I once did a studio tour in LA and saw a few of those old sitcom sets, and they all looked so plastic and fake in person. I'm sure the arrival of 65" HDTVs changed the way things looked forever.
 
I once did a studio tour in LA and saw a few of those old sitcom sets, and they all looked so plastic and fake in person. I'm sure the arrival of 65" HDTVs changed the way things looked forever.

KGO-TV in San Francisco broadcast from the newsroom for quite awhile - about a year or so ago. IIRC, it lasted for weeks. It was an odd newsroom, too - kind of long and narrow in back of the anchors...not a good look, aesthetically speaking.

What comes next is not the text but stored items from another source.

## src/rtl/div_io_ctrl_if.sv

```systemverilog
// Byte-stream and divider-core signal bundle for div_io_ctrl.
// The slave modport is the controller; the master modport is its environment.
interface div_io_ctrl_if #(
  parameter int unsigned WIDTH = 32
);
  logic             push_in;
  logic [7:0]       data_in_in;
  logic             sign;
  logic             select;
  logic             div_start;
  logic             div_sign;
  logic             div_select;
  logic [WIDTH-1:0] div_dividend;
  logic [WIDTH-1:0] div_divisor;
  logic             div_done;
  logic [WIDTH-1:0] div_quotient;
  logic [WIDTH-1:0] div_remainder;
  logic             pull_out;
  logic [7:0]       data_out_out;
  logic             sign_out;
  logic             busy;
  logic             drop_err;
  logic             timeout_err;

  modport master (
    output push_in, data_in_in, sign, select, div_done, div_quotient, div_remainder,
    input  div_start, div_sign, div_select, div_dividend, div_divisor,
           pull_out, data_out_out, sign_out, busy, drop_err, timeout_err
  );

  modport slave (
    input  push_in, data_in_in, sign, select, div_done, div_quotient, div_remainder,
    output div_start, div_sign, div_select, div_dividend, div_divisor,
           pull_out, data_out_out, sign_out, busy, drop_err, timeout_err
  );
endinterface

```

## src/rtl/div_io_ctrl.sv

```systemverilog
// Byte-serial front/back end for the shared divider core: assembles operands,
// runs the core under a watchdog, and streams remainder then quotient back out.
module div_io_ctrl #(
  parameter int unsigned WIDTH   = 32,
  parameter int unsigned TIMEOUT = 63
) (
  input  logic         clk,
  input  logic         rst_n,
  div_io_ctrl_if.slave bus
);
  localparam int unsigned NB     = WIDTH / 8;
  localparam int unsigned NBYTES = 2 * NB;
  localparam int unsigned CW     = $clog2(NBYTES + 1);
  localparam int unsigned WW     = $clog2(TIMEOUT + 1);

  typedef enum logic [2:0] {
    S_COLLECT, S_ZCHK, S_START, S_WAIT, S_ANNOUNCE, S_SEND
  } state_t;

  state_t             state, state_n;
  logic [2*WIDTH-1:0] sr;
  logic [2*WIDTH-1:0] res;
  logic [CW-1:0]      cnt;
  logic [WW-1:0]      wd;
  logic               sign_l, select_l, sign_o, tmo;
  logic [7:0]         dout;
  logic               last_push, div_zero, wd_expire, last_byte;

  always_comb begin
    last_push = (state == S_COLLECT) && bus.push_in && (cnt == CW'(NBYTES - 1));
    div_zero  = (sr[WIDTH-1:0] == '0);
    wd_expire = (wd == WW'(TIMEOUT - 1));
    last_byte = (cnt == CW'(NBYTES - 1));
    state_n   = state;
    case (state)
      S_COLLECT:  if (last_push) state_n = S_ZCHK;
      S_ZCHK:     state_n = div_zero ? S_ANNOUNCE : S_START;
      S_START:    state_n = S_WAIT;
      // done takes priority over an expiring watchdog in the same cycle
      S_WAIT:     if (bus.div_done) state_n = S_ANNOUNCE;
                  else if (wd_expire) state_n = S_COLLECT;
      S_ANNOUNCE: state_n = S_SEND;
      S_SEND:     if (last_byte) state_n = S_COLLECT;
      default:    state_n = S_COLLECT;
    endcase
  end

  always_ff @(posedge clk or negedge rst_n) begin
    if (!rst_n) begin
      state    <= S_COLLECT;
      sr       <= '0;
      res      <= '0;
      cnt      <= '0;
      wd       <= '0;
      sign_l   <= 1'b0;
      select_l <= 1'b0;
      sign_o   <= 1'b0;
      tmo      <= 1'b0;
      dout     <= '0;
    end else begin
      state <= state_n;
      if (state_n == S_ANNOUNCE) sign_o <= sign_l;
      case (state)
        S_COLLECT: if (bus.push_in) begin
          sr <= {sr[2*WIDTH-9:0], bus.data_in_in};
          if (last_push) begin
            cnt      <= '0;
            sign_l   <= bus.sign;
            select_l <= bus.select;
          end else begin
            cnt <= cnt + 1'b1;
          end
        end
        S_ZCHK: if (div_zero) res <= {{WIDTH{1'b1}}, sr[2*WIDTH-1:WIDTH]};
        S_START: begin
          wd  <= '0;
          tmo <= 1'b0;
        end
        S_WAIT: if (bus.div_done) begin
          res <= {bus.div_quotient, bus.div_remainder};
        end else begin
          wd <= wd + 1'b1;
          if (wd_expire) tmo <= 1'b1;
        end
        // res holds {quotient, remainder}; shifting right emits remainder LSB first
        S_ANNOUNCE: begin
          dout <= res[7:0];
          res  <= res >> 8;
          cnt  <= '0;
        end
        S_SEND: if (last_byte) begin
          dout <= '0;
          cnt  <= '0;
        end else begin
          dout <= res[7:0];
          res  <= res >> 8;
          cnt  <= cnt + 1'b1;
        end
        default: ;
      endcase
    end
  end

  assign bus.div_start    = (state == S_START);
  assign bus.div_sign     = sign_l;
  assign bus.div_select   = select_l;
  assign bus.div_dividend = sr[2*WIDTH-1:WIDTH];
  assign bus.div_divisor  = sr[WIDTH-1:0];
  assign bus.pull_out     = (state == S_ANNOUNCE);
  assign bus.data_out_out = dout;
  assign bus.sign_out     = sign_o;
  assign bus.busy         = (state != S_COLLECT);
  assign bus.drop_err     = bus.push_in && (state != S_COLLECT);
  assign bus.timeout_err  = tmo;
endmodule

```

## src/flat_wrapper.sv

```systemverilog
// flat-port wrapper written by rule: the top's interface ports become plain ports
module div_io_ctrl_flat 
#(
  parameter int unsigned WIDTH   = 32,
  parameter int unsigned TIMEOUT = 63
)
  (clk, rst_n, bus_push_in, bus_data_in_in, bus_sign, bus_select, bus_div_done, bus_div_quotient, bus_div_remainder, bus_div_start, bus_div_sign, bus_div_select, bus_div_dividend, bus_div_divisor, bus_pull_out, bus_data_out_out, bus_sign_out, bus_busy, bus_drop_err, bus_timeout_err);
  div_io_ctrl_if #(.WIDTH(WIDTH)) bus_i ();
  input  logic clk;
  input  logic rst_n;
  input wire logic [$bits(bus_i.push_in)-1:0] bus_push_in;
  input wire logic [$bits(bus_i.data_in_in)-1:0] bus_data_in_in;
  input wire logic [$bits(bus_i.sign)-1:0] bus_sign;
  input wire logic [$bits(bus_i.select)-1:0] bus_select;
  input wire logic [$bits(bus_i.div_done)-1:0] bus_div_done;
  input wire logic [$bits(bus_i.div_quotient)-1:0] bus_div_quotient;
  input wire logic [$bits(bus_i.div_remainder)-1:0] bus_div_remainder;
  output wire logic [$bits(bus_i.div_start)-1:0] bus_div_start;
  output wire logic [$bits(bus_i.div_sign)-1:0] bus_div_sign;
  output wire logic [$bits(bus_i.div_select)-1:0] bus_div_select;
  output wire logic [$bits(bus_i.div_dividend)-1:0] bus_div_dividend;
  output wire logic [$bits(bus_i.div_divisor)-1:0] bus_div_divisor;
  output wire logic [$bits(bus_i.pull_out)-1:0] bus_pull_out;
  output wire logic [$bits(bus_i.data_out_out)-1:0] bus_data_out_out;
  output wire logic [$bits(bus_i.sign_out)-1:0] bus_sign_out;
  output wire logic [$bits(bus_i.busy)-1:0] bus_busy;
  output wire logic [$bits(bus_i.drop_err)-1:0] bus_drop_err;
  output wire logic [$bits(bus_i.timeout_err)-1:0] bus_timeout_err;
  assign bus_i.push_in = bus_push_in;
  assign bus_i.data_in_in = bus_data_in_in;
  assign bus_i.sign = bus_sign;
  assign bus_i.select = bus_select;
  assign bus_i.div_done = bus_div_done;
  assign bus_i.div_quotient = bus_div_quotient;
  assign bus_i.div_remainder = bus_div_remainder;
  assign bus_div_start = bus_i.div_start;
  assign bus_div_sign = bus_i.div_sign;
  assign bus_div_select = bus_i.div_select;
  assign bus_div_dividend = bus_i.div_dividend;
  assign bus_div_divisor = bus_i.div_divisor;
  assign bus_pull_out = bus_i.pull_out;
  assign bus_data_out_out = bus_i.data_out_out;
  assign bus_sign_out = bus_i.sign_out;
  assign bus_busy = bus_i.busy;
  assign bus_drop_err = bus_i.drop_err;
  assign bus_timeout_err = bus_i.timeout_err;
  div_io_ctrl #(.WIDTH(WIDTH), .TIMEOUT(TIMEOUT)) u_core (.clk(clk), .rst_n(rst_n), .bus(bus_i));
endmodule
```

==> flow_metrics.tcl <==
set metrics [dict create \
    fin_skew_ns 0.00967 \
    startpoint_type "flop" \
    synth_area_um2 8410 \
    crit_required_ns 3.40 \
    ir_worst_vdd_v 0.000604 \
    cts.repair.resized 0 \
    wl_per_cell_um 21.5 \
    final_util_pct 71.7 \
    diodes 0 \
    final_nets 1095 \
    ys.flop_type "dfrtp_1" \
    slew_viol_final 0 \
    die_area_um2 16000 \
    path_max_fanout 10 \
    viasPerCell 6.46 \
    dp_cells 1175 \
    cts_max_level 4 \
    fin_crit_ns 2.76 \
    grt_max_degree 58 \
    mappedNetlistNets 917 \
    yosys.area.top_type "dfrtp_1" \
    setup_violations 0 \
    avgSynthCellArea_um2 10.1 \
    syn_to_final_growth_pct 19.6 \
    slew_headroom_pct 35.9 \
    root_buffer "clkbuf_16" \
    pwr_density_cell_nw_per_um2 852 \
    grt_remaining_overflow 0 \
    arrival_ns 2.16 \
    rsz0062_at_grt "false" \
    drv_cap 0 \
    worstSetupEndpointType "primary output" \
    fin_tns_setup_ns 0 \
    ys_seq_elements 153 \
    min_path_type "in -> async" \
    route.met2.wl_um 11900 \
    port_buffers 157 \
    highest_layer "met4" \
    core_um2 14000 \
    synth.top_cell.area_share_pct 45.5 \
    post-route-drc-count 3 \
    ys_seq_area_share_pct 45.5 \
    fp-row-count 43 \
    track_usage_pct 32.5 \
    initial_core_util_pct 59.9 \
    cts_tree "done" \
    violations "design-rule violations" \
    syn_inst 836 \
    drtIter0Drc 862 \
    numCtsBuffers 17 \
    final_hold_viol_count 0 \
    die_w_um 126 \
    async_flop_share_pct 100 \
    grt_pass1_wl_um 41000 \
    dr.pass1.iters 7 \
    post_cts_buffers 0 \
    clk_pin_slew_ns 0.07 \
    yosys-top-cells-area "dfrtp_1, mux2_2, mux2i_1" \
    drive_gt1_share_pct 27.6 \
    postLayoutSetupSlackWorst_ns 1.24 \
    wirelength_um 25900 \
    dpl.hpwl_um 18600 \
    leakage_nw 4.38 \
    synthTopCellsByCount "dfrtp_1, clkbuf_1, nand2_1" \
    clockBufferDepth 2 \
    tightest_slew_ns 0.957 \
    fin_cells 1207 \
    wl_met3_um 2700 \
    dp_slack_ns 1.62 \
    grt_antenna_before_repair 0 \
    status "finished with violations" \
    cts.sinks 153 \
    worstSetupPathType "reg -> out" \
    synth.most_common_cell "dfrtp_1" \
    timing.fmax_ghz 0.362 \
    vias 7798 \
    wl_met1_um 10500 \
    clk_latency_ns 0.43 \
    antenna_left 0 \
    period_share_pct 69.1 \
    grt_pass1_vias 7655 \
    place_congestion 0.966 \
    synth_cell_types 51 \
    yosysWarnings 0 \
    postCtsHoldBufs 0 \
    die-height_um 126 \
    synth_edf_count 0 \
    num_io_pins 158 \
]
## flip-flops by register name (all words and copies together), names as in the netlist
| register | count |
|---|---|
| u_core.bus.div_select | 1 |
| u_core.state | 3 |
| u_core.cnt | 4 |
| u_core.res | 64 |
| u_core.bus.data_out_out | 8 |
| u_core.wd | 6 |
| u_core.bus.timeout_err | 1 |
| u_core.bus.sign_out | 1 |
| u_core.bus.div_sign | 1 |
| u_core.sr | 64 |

But they ended up on a spanking new high-tech set, so I assume that there was some kind of delay in construction that kept them in the news room for so long.
 
I once did a studio tour in LA and saw a few of those old sitcom sets, and they all looked so plastic and fake in person. I'm sure the arrival of 65" HDTVs changed the way things looked forever.

Sets, maybe. But I'm noticing now with my big HDTV (42 inches, but still bigger than any old analog TV I ever owned), that often you can now see clearly how much make-up they trowel onto the actors' faces. Sometimes, it looks ludicrous...kind of like that one secretary in an office we've all seen who wears WAAAY to much make-up, and everybody seems to know it but her. That kind of look, but of course, being TV, you see it on the male actors, too.
 
KMOV-TV in St. Louis back when it was KMOX-TV used newsroom set in early-mid 70's. I think back then they used a teletype sound effect as their theme and the newscast was called "Newsroom".